(Task brief)
Your task is to copy every record exactly.

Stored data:
## src/rtl/pg_read_pkg.sv

```systemverilog
package pg_read_pkg;
  localparam int unsigned DATA_W = 16;
  localparam logic [DATA_W-1:0] WORD_SALT = 16'h5A3C;

  function automatic logic [DATA_W-1:0] word_of(input logic [DATA_W-1:0] a);
    return a ^ WORD_SALT;
  endfunction
endpackage

```

## src/rtl/pg_page_tag.sv

```systemverilog
module pg_page_tag #(
  parameter int unsigned TAG_W = 20
) (
  input  logic             clk_i,
  input  logic             rst_ni,
  input  logic [TAG_W-1:0] tag_i,
  input  logic             clr_i,
  input  logic             load_i,
  output logic             hit_o
);
  logic [TAG_W-1:0] tag_q;
  logic             open_q;

  always_ff @(posedge clk_i or negedge rst_ni) begin
    if (!rst_ni) begin
      tag_q  <= '0;
      open_q <= 1'b0;
    end else if (clr_i) begin
      open_q <= 1'b0;
    end else if (load_i) begin
      tag_q  <= tag_i;
      open_q <= 1'b1;
    end
  end

  assign hit_o = open_q && (tag_q == tag_i);
endmodule

```

## src/rtl/pg_lat_timer.sv

```systemverilog
module pg_lat_timer #(
  parameter int unsigned FULL_LAT = 9,
  parameter int unsigned PAGE_LAT = 3,
  localparam int unsigned CNT_W = $clog2(FULL_LAT + 1)
) (
  input  logic clk_i,
  input  logic rst_ni,
  input  logic start_i,
  input  logic fast_i,
  input  logic abort_i,
  output logic done_o,
  output logic valid_o
);
  localparam logic [CNT_W-1:0] FULL_CNT = CNT_W'(FULL_LAT);
  localparam logic [CNT_W-1:0] PAGE_CNT = CNT_W'(PAGE_LAT);
  localparam logic [CNT_W-1:0] ONE      = CNT_W'(1);

  logic [CNT_W-1:0] cnt_q;
  logic             valid_q;

  assign done_o = !abort_i && !start_i && (cnt_q == ONE);

  always_ff @(posedge clk_i or negedge rst_ni) begin
    if (!rst_ni) begin
      cnt_q   <= '0;
      valid_q <= 1'b0;
    end else if (abort_i) begin
      cnt_q   <= '0;
      valid_q <= 1'b0;
    end else if (start_i) begin
      cnt_q   <= fast_i ? PAGE_CNT : FULL_CNT;
      valid_q <= 1'b0;
    end else if (cnt_q > ONE) begin
      cnt_q   <= cnt_q - ONE;
    end else if (cnt_q == ONE) begin
      cnt_q   <= '0;
      valid_q <= 1'b1;
    end
  end

  assign valid_o = valid_q;
endmodule

```

## src/rtl/pg_lp_ctrl.sv

```systemverilog
module pg_lp_ctrl (
  input  logic clk_i,
  input  logic rst_ni,
  input  logic ce_ni,
  input  logic addr_chg_i,
  input  logic trans_i,
  input  logic valid_i,
  output logic lp_o
);
  logic armed_q;
  logic lp_q;

  always_ff @(posedge clk_i or negedge rst_ni) begin
    if (!rst_ni) begin
      armed_q <= 1'b0;
      lp_q    <= 1'b0;
    end else if (ce_ni) begin
      armed_q <= 1'b1;
      lp_q    <= 1'b0;
    end else begin
      if (addr_chg_i) armed_q <= 1'b1;
      if (trans_i || !valid_i) lp_q <= 1'b0;
      else if (armed_q)        lp_q <= 1'b1;
    end
  end

  assign lp_o = lp_q;
endmodule

```

## src/rtl/pg_read_unit.sv

```systemverilog
module pg_read_unit #(
  parameter int unsigned ADDR_W   = 22,
  parameter int unsigned FULL_LAT = 9,
  parameter int unsigned PAGE_LAT = 3
) (
  input  logic                           clk_i,
  input  logic                           rst_ni,
  input  logic [ADDR_W-1:0]              addr_i,
  input  logic                           ce_ni,
  input  logic                           oe_ni,
  output logic [pg_read_pkg::DATA_W-1:0] data_o,
  output logic                           data_oe_o,
  output logic                           valid_o,
  output logic                           low_pwr_o,
  output logic                           standby_o
);
  import pg_read_pkg::*;

  localparam int unsigned TAG_W = ADDR_W - 2;

  logic [ADDR_W-1:0] addr_q;
  logic              ce_q, oe_q, standby_q;
  logic [DATA_W-1:0] data_q;
  logic              addr_chg, trans, start, hit, done, rd_valid;

  always_ff @(posedge clk_i or negedge rst_ni) begin
    if (!rst_ni) begin
      addr_q    <= '0;
      ce_q      <= 1'b1;
      oe_q      <= 1'b1;
      standby_q <= 1'b1;
      data_q    <= '0;
    end else begin
      addr_q    <= addr_i;
      ce_q      <= ce_ni;
      oe_q      <= oe_ni;
      standby_q <= ce_ni;
      if (done) data_q <= word_of(addr_i[DATA_W-1:0]);
    end
  end

  assign addr_chg = addr_i != addr_q;
  assign trans    = addr_chg || (ce_ni != ce_q) || (oe_ni != oe_q);
  // new access: selected and either address moved or chip just selected
  assign start    = !ce_ni && (addr_chg || ce_q);

  pg_page_tag #(.TAG_W(TAG_W)) u_tag (
    .clk_i  (clk_i),
    .rst_ni (rst_ni),
    .tag_i  (addr_i[ADDR_W-1:2]),
    .clr_i  (ce_ni || (start && !hit)),
    .load_i (done),
    .hit_o  (hit)
  );

  pg_lat_timer #(.FULL_LAT(FULL_LAT), .PAGE_LAT(PAGE_LAT)) u_timer (
    .clk_i   (clk_i),
    .rst_ni  (rst_ni),
    .start_i (start),
    .fast_i  (hit),
    .abort_i (ce_ni),
    .done_o  (done),
    .valid_o (rd_valid)
  );

  pg_lp_ctrl u_lp (
    .clk_i      (clk_i),
    .rst_ni     (rst_ni),
    .ce_ni      (ce_ni),
    .addr_chg_i (addr_chg),
    .trans_i    (trans),
    .valid_i    (rd_valid),
    .lp_o       (low_pwr_o)
  );

  assign data_oe_o = !ce_ni && !oe_ni;
  assign data_o    = (data_oe_o && rd_valid) ? data_q : '0;
  assign valid_o   = rd_valid;
  assign standby_o = standby_q;
endmodule

```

(Result of this exercise)
## src/rtl/pg_read_pkg.sv

```systemverilog
package pg_read_pkg;
  localparam int unsigned DATA_W = 16;
  localparam logic [DATA_W-1:0] WORD_SALT = 16'h5A3C;

  function automatic logic [DATA_W-1:0] word_of(input logic [DATA_W-1:0] a);
    return a ^ WORD_SALT;
  endfunction
endpackage

```

## src/rtl/pg_page_tag.sv

```systemverilog
module pg_page_tag #(
  parameter int unsigned TAG_W = 20
) (
  input  logic             clk_i,
  input  logic             rst_ni,
  input  logic [TAG_W-1:0] tag_i,
  input  logic             clr_i,
  input  logic             load_i,
  output logic             hit_o
);
  logic [TAG_W-1:0] tag_q;
  logic             open_q;

  always_ff @(posedge clk_i or negedge rst_ni) begin
    if (!rst_ni) begin
      tag_q  <= '0;
      open_q <= 1'b0;
    end else if (clr_i) begin
      open_q <= 1'b0;
    end else if (load_i) begin
      tag_q  <= tag_i;
      open_q <= 1'b1;
    end
  end

  assign hit_o = open_q && (tag_q == tag_i);
endmodule

```

## src/rtl/pg_lat_timer.sv

```systemverilog
module pg_lat_timer #(
  parameter int unsigned FULL_LAT = 9,
  parameter int unsigned PAGE_LAT = 3,
  localparam int unsigned CNT_W = $clog2(FULL_LAT + 1)
) (
  input  logic clk_i,
  input  logic rst_ni,
  input  logic start_i,
  input  logic fast_i,
  input  logic abort_i,
  output logic done_o,
  output logic valid_o
);
  localparam logic [CNT_W-1:0] FULL_CNT = CNT_W'(FULL_LAT);
  localparam logic [CNT_W-1:0] PAGE_CNT = CNT_W'(PAGE_LAT);
  localparam logic [CNT_W-1:0] ONE      = CNT_W'(1);

  logic [CNT_W-1:0] cnt_q;
  logic             valid_q;

  assign done_o = !abort_i && !start_i && (cnt_q == ONE);

  always_ff @(posedge clk_i or negedge rst_ni) begin
    if (!rst_ni) begin
      cnt_q   <= '0;
      valid_q <= 1'b0;
    end else if (abort_i) begin
      cnt_q   <= '0;
      valid_q <= 1'b0;
    end else if (start_i) begin
      cnt_q   <= fast_i ? PAGE_CNT : FULL_CNT;
      valid_q <= 1'b0;
    end else if (cnt_q > ONE) begin
      cnt_q   <= cnt_q - ONE;
    end else if (cnt_q == ONE) begin
      cnt_q   <= '0;
      valid_q <= 1'b1;
    end
  end

  assign valid_o = valid_q;
endmodule

```

## src/rtl/pg_lp_ctrl.sv

```systemverilog
module pg_lp_ctrl (
  input  logic clk_i,
  input  logic rst_ni,
  input  logic ce_ni,
  input  logic addr_chg_i,
  input  logic trans_i,
  input  logic valid_i,
  output logic lp_o
);
  logic armed_q;
  logic lp_q;

  always_ff @(posedge clk_i or negedge rst_ni) begin
    if (!rst_ni) begin
      armed_q <= 1'b0;
      lp_q    <= 1'b0;
    end else if (ce_ni) begin
      armed_q <= 1'b1;
      lp_q    <= 1'b0;
    end else begin
      if (addr_chg_i) armed_q <= 1'b1;
      if (trans_i || !valid_i) lp_q <= 1'b0;
      else if (armed_q)        lp_q <= 1'b1;
    end
  end

  assign lp_o = lp_q;
endmodule

```

## src/rtl/pg_read_unit.sv

```systemverilog
module pg_read_unit #(
  parameter int unsigned ADDR_W   = 22,
  parameter int unsigned FULL_LAT = 9,
  parameter int unsigned PAGE_LAT = 3
) (
  input  logic                           clk_i,
  input  logic                           rst_ni,
  input  logic [ADDR_W-1:0]              addr_i,
  input  logic                           ce_ni,
  input  logic                           oe_ni,
  output logic [pg_read_pkg::DATA_W-1:0] data_o,
  output logic                           data_oe_o,
  output logic                           valid_o,
  output logic                           low_pwr_o,
  output logic                           standby_o
);
  import pg_read_pkg::*;

  localparam int unsigned TAG_W = ADDR_W - 2;

  logic [ADDR_W-1:0] addr_q;
  logic              ce_q, oe_q, standby_q;
  logic [DATA_W-1:0] data_q;
  logic              addr_chg, trans, start, hit, done, rd_valid;

  always_ff @(posedge clk_i or negedge rst_ni) begin
    if (!rst_ni) begin
      addr_q    <= '0;
      ce_q      <= 1'b1;
      oe_q      <= 1'b1;
      standby_q <= 1'b1;
      data_q    <= '0;
    end else begin
      addr_q    <= addr_i;
      ce_q      <= ce_ni;
      oe_q      <= oe_ni;
      standby_q <= ce_ni;
      if (done) data_q <= word_of(addr_i[DATA_W-1:0]);
    end
  end

  assign addr_chg = addr_i != addr_q;
  assign trans    = addr_chg || (ce_ni != ce_q) || (oe_ni != oe_q);
  // new access: selected and either address moved or chip just selected
  assign start    = !ce_ni && (addr_chg || ce_q);

  pg_page_tag #(.TAG_W(TAG_W)) u_tag (
    .clk_i  (clk_i),
    .rst_ni (rst_ni),
    .tag_i  (addr_i[ADDR_W-1:2]),
    .clr_i  (ce_ni || (start && !hit)),
    .load_i (done),
    .hit_o  (hit)
  );

  pg_lat_timer #(.FULL_LAT(FULL_LAT), .PAGE_LAT(PAGE_LAT)) u_timer (
    .clk_i   (clk_i),
    .rst_ni  (rst_ni),
    .start_i (start),
    .fast_i  (hit),
    .abort_i (ce_ni),
    .done_o  (done),
    .valid_o (rd_valid)
  );

  pg_lp_ctrl u_lp (
    .clk_i      (clk_i),
    .rst_ni     (rst_ni),
    .ce_ni      (ce_ni),
    .addr_chg_i (addr_chg),
    .trans_i    (trans),
    .valid_i    (rd_valid),
    .lp_o       (low_pwr_o)
  );

  assign data_oe_o = !ce_ni && !oe_ni;
  assign data_o    = (data_oe_o && rd_valid) ? data_q : '0;
  assign valid_o   = rd_valid;
  assign standby_o = standby_q;
endmodule

```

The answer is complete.